- **EXERCISE GOAL**
For the entries that follow, state how many lines include the word "combinational", giving the number and nothing else.

- **EXCERPTED DATA**
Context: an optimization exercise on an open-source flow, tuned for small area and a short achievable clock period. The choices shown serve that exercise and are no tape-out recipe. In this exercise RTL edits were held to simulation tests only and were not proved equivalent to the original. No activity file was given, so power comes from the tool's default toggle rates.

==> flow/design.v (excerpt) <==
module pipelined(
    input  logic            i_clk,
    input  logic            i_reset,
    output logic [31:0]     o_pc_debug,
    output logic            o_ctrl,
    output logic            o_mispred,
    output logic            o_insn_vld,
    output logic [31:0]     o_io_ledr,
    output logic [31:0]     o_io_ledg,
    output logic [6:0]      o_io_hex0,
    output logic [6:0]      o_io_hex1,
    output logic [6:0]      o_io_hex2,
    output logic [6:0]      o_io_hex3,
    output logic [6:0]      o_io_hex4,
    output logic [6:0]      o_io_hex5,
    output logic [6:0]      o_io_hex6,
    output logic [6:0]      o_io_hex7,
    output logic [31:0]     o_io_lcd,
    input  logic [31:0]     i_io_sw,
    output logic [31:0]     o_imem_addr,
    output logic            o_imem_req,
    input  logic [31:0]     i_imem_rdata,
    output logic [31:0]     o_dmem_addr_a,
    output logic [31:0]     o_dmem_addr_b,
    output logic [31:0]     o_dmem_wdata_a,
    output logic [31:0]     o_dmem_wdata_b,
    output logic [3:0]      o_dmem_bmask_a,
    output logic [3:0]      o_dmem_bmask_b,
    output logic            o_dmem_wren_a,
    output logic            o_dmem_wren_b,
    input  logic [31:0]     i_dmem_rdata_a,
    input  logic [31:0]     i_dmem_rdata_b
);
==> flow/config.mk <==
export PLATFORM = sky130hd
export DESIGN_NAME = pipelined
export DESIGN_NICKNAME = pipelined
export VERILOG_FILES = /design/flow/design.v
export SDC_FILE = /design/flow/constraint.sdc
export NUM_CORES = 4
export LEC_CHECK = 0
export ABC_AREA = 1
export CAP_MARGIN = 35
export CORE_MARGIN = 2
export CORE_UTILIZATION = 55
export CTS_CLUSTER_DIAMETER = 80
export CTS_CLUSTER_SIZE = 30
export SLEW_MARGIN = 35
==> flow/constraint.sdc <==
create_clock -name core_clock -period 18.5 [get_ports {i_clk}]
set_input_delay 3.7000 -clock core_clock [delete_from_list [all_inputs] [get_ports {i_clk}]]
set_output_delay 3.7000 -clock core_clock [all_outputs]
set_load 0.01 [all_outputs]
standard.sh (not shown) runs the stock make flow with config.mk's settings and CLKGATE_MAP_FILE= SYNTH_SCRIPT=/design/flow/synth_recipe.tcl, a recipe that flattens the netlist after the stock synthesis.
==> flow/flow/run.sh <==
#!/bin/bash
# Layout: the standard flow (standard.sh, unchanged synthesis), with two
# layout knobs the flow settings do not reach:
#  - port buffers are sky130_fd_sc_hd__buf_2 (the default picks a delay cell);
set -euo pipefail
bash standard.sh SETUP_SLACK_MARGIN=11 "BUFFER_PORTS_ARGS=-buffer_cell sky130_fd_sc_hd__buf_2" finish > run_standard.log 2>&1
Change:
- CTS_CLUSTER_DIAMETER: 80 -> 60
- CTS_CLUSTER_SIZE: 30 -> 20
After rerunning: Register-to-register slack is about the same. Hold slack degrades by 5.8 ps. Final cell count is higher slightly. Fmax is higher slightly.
--
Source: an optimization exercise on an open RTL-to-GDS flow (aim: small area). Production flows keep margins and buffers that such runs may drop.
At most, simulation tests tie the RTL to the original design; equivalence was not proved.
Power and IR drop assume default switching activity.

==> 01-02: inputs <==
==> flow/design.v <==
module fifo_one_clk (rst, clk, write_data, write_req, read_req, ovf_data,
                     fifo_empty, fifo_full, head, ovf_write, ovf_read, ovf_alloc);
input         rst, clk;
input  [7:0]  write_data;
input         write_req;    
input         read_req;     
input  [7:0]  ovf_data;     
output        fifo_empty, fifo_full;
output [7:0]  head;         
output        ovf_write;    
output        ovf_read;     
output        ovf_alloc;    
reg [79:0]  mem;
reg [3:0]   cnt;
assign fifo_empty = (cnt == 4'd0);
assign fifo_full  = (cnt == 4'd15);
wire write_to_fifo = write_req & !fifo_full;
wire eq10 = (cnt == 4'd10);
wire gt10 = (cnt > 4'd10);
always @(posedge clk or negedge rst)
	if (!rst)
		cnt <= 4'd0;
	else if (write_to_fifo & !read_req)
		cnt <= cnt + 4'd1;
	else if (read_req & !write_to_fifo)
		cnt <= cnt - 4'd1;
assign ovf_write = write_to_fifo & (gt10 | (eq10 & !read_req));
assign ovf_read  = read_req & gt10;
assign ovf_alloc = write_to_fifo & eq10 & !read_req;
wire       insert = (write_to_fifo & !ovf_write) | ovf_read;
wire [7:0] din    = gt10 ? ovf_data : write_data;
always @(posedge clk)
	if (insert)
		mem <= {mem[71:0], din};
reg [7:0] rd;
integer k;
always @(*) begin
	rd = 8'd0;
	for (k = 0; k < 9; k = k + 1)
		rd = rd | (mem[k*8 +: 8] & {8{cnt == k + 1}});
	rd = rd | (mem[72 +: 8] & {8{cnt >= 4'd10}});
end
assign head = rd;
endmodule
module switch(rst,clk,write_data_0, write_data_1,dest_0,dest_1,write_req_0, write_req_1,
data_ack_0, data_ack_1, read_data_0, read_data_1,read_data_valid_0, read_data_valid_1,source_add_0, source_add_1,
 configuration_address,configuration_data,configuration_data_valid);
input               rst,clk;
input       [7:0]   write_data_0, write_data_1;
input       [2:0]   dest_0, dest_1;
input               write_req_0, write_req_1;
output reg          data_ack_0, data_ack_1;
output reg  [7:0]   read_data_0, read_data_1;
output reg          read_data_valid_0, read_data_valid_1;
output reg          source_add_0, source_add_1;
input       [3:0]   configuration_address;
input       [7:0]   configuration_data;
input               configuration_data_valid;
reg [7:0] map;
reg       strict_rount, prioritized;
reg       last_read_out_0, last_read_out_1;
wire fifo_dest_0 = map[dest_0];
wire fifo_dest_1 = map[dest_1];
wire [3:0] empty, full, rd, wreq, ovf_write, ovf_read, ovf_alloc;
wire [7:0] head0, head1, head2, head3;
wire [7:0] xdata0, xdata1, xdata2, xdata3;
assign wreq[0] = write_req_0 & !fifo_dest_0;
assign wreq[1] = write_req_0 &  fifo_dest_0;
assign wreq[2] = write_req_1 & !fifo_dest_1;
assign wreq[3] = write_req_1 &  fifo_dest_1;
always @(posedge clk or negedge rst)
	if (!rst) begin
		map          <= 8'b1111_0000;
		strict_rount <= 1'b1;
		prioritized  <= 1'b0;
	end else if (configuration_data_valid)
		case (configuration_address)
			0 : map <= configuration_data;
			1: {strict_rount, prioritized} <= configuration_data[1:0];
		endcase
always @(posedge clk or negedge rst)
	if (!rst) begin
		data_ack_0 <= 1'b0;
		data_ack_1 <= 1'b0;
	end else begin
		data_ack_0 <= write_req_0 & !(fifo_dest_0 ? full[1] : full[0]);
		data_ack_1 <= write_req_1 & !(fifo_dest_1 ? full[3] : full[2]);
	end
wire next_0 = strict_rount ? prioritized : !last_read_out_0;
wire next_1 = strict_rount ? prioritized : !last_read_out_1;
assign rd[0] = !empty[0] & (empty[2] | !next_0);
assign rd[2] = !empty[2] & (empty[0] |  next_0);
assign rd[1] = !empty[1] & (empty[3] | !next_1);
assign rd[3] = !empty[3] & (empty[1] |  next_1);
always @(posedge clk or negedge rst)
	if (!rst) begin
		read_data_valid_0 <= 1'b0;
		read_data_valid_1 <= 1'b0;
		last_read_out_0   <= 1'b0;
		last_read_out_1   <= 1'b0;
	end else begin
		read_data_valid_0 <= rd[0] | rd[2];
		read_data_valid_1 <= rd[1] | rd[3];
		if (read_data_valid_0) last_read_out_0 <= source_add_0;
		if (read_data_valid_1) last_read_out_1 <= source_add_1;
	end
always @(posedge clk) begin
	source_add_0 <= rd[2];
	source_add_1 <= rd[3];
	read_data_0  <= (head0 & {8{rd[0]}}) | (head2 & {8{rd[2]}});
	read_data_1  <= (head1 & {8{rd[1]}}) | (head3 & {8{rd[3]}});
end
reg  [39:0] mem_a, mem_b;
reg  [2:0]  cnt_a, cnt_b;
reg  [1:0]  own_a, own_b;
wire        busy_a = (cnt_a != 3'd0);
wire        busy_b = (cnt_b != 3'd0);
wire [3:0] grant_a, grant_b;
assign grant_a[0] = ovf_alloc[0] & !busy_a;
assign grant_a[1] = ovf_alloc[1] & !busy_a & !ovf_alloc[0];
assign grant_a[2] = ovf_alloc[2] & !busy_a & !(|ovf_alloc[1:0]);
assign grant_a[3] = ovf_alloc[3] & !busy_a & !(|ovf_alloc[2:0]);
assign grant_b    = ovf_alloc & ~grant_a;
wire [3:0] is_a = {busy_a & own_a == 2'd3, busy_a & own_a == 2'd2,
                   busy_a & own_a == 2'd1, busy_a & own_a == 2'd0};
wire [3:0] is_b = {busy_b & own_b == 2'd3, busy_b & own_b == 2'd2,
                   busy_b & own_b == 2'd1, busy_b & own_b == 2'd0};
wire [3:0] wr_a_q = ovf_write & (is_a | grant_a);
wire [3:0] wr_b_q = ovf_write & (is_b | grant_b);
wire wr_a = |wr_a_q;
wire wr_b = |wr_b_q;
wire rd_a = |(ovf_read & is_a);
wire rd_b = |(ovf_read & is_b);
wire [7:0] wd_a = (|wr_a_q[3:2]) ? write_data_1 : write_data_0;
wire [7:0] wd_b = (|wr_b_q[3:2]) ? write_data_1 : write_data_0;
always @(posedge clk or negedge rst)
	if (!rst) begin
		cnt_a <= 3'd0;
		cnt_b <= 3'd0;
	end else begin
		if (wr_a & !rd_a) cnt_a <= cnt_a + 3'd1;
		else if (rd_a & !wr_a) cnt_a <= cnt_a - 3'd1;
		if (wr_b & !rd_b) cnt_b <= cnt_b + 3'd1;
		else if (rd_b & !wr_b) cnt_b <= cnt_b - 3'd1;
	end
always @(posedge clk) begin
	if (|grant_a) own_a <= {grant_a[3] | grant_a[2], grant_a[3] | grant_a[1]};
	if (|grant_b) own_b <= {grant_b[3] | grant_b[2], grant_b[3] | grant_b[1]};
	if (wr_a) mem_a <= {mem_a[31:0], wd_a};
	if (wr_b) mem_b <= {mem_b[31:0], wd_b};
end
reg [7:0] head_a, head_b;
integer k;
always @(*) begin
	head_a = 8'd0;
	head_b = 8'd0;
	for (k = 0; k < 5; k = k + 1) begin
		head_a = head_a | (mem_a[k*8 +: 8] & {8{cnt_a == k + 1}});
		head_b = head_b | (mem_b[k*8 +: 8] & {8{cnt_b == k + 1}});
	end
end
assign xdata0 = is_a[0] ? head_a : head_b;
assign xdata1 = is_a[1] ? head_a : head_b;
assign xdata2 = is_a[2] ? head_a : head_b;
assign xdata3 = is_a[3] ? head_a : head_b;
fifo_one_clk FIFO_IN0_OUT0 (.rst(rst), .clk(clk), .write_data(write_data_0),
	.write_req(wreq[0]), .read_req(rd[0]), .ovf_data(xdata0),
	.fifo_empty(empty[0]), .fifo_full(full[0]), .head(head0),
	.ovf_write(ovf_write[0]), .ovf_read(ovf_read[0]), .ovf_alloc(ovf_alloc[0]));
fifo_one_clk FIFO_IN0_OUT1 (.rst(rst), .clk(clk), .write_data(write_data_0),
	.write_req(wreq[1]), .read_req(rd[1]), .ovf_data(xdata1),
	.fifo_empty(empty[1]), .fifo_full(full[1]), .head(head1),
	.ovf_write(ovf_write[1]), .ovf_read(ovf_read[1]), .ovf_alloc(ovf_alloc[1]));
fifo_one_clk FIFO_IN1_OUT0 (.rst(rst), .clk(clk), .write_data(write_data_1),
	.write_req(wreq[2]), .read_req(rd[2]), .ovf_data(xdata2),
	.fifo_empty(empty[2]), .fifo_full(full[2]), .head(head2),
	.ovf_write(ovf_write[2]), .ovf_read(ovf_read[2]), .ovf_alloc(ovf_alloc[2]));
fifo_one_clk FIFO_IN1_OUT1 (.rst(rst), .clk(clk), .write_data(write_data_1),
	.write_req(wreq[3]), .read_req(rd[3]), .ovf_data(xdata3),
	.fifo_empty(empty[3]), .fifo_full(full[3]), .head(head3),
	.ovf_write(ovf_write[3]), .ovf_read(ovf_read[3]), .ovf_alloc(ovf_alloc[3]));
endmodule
---
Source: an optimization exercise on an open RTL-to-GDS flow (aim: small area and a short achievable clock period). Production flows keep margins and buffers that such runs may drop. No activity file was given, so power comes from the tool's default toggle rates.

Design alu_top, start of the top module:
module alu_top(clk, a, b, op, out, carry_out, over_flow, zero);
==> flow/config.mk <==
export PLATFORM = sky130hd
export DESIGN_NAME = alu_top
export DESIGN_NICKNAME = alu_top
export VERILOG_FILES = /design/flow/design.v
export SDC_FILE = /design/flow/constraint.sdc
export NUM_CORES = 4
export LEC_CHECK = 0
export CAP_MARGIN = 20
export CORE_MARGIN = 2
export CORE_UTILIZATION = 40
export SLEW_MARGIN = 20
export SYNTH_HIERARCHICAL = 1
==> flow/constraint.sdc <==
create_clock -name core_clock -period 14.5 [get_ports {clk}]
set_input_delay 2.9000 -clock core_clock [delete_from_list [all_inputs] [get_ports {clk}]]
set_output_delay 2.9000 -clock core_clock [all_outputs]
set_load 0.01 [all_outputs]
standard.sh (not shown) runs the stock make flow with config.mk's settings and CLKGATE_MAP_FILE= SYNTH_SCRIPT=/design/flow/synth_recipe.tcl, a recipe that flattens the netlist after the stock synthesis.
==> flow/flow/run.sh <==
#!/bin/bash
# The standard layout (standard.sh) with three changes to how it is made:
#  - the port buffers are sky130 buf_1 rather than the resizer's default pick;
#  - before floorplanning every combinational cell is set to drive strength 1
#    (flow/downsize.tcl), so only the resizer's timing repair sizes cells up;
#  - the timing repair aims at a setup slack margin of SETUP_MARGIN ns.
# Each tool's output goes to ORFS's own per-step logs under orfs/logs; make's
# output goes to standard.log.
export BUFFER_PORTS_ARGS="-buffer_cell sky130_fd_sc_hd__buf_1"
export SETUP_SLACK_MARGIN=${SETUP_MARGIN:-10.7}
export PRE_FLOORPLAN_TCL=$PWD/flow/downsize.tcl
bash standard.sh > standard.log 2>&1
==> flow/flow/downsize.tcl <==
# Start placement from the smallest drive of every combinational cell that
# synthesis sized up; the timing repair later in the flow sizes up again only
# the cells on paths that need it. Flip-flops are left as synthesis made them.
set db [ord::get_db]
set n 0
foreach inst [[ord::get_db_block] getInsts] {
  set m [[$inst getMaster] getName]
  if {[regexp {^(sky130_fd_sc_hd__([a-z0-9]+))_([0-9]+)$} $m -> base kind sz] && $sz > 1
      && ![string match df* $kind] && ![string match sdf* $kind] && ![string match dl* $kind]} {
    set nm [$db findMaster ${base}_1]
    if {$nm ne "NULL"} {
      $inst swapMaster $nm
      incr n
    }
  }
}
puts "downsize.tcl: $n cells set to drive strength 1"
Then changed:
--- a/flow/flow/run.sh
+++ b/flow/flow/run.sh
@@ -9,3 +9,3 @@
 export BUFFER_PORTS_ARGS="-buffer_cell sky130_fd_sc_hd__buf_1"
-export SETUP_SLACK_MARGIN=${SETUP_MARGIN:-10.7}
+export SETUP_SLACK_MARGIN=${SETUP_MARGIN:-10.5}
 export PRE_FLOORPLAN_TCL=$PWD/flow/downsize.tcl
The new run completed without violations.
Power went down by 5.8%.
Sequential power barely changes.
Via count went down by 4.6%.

- **EXERCISE OUTPUT**
2